Exercise instructions
In the entries below, identify every line with the string "indexes" and copy it.

Provided data

■ ■ ■ ■ ■ ■ ■

[src/rtl/wvr_pkg.sv]
// ----------------------------------------------------------------------------
// wvr_pkg
// Shared types, codes and defaults for the wavetable voice renderer: item and
// play-mode codes, register indexes, controller states and the command and
// status groups between the controller and the datapath.
// ----------------------------------------------------------------------------
`default_nettype none

package wvr_pkg;

    // Default build values
    localparam int SAMPLE_DEPTH_DEF  = 4096;
    localparam int OUTPUT_OFFSET_DEF = 0;

    // Field widths fixed by the interface
    localparam int CFG_IDX_W  = 3;
    localparam int CFG_DATA_W = 32;

    // Item operation codes
    localparam logic [1:0] OP_WRITE  = 2'd0;
    localparam logic [1:0] OP_KEY_ON = 2'd1;
    localparam logic [1:0] OP_RENDER = 2'd2;

    // Play modes
    localparam logic [1:0] MODE_OFF    = 2'd0;
    localparam logic [1:0] MODE_SINGLE = 2'd1;
    localparam logic [1:0] MODE_LOOP   = 2'd2;

    // Register indexes
    localparam logic [CFG_IDX_W-1:0] CFG_START_MODE    = 3'd0;
    localparam logic [CFG_IDX_W-1:0] CFG_PHASE_STEP    = 3'd1;
    localparam logic [CFG_IDX_W-1:0] CFG_SAMPLE_LENGTH = 3'd2;
    localparam logic [CFG_IDX_W-1:0] CFG_LOOP_START    = 3'd3;
    localparam logic [CFG_IDX_W-1:0] CFG_LOOP_END      = 3'd4;
    localparam logic [CFG_IDX_W-1:0] CFG_MAIN_VOLUME   = 3'd5;
    localparam logic [CFG_IDX_W-1:0] CFG_LEFT_VOLUME   = 3'd6;
    localparam logic [CFG_IDX_W-1:0] CFG_RIGHT_VOLUME  = 3'd7;

    // Controller states
    typedef enum logic [2:0] {
        S_IDLE,
        S_ADDR,
        S_ADDR_DIV,
        S_EXEC,
        S_MUL,
        S_CHECK,
        S_WRAP_DIV,
        S_FIN
    } t_wvr_state;

    // Commands from the controller to the datapath
    typedef struct packed {
        logic capture;     // take the accepted input word
        logic div_start;   // launch the remainder unit
        logic div_wrap;    // 1: loop wrap operands, 0: address operands
        logic mem_wr;      // write the sample memory
        logic mem_rd;      // read the sample memory
        logic key_on;      // clear phase, load play mode
        logic mul_step;    // scale sample, advance phase
        logic check;       // single-shot end and plain loop wrap
        logic wrap_apply;  // load wrapped index from the remainder
        logic out_load;    // load the output word
        logic out_played;  // output word comes from a playing voice
    } t_wvr_cmd;

    // Status from the datapath to the controller
    typedef struct packed {
        logic [1:0] op;
        logic       voice_off;
        logic       addr_div_needed;
        logic       wrap_div_needed;
        logic       div_done;
    } t_wvr_stat;

endpackage

`default_nettype wire

[src/rtl/wvr_ctrl.sv]
// ----------------------------------------------------------------------------
// wvr_ctrl
// Voice controller: takes one word at a time, steps the datapath through
// address reduction, memory access, scaling, phase advance and loop wrap,
// and owns the output valid flag.
// ----------------------------------------------------------------------------
`default_nettype none

module wvr_ctrl (
    input  wire logic                i_clk,
    input  wire logic                i_rst_n,
    input  wire logic                i_in_valid,
    output logic                     o_in_ready,
    output logic                     o_out_valid,
    input  wire logic                i_out_ready,
    input  wire wvr_pkg::t_wvr_stat  i_stat,
    output wvr_pkg::t_wvr_cmd        o_cmd
);

    wvr_pkg::t_wvr_state r_state;
    wvr_pkg::t_wvr_state n_state;
    logic                r_out_valid;
    logic                n_out_valid;
    logic                out_free;

    assign out_free = !r_out_valid || i_out_ready;

    // State and output valid registers
    always_ff @(posedge i_clk) begin
        if (!i_rst_n) begin
            r_state     <= wvr_pkg::S_IDLE;
            r_out_valid <= 1'b0;
        end else begin
            r_state     <= n_state;
            r_out_valid <= n_out_valid;
        end
    end

    // Next state and commands
    always_comb begin
        n_state = r_state;
        o_cmd   = '0;
        case (r_state)
            wvr_pkg::S_IDLE: begin
                if (i_in_valid) begin
                    o_cmd.capture = 1'b1;
                    n_state       = wvr_pkg::S_ADDR;
                end
            end
            wvr_pkg::S_ADDR: begin
                if (i_stat.addr_div_needed) begin
                    o_cmd.div_start = 1'b1;
                    n_state         = wvr_pkg::S_ADDR_DIV;
                end else begin
                    n_state = wvr_pkg::S_EXEC;
                end
            end
            wvr_pkg::S_ADDR_DIV: begin
                if (i_stat.div_done) begin
                    n_state = wvr_pkg::S_EXEC;
                end
            end
            wvr_pkg::S_EXEC: begin
                case (i_stat.op)
                    wvr_pkg::OP_WRITE: begin
                        o_cmd.mem_wr = 1'b1;
                        n_state      = wvr_pkg::S_IDLE;
                    end
                    wvr_pkg::OP_KEY_ON: begin
                        o_cmd.key_on = 1'b1;
                        n_state      = wvr_pkg::S_IDLE;
                    end
                    wvr_pkg::OP_RENDER: begin
                        if (!i_stat.voice_off) begin
                            o_cmd.mem_rd = 1'b1;
                            n_state      = wvr_pkg::S_MUL;
                        end else if (out_free) begin
                            // silent voice: hold until the output word is free
                            o_cmd.out_load = 1'b1;
                            n_state        = wvr_pkg::S_IDLE;
                        end
                    end
                    default: begin
                        n_state = wvr_pkg::S_IDLE;
                    end
                endcase
            end
            wvr_pkg::S_MUL: begin
                o_cmd.mul_step = 1'b1;
                n_state        = wvr_pkg::S_CHECK;
            end
            wvr_pkg::S_CHECK: begin
                o_cmd.check = 1'b1;
                if (i_stat.wrap_div_needed) begin
                    o_cmd.div_start = 1'b1;
                    o_cmd.div_wrap  = 1'b1;
                    n_state         = wvr_pkg::S_WRAP_DIV;
                end else begin
                    n_state = wvr_pkg::S_FIN;
                end
            end
            wvr_pkg::S_WRAP_DIV: begin
                o_cmd.div_wrap = 1'b1;
                if (i_stat.div_done) begin
                    o_cmd.wrap_apply = 1'b1;
                    n_state          = wvr_pkg::S_FIN;
                end
            end
            wvr_pkg::S_FIN: begin
                o_cmd.out_played = 1'b1;
                if (out_free) begin
                    o_cmd.out_load = 1'b1;
                    n_state        = wvr_pkg::S_IDLE;
                end
            end
            default: begin
                n_state = wvr_pkg::S_IDLE;
            end
        endcase
    end

    // Output valid: set on load, drop once taken
    always_comb begin
        if (o_cmd.out_load) begin
            n_out_valid = 1'b1;
        end else if (i_out_ready) begin
            n_out_valid = 1'b0;
        end else begin
            n_out_valid = r_out_valid;
        end
    end

    assign o_in_ready  = (r_state == wvr_pkg::S_IDLE);
    assign o_out_valid = r_out_valid;

endmodule

`default_nettype wire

■ ■ ■ ■ ■ ■ ■

Reply to the task
// play-mode codes, register indexes, controller states and the command and
    // Register indexes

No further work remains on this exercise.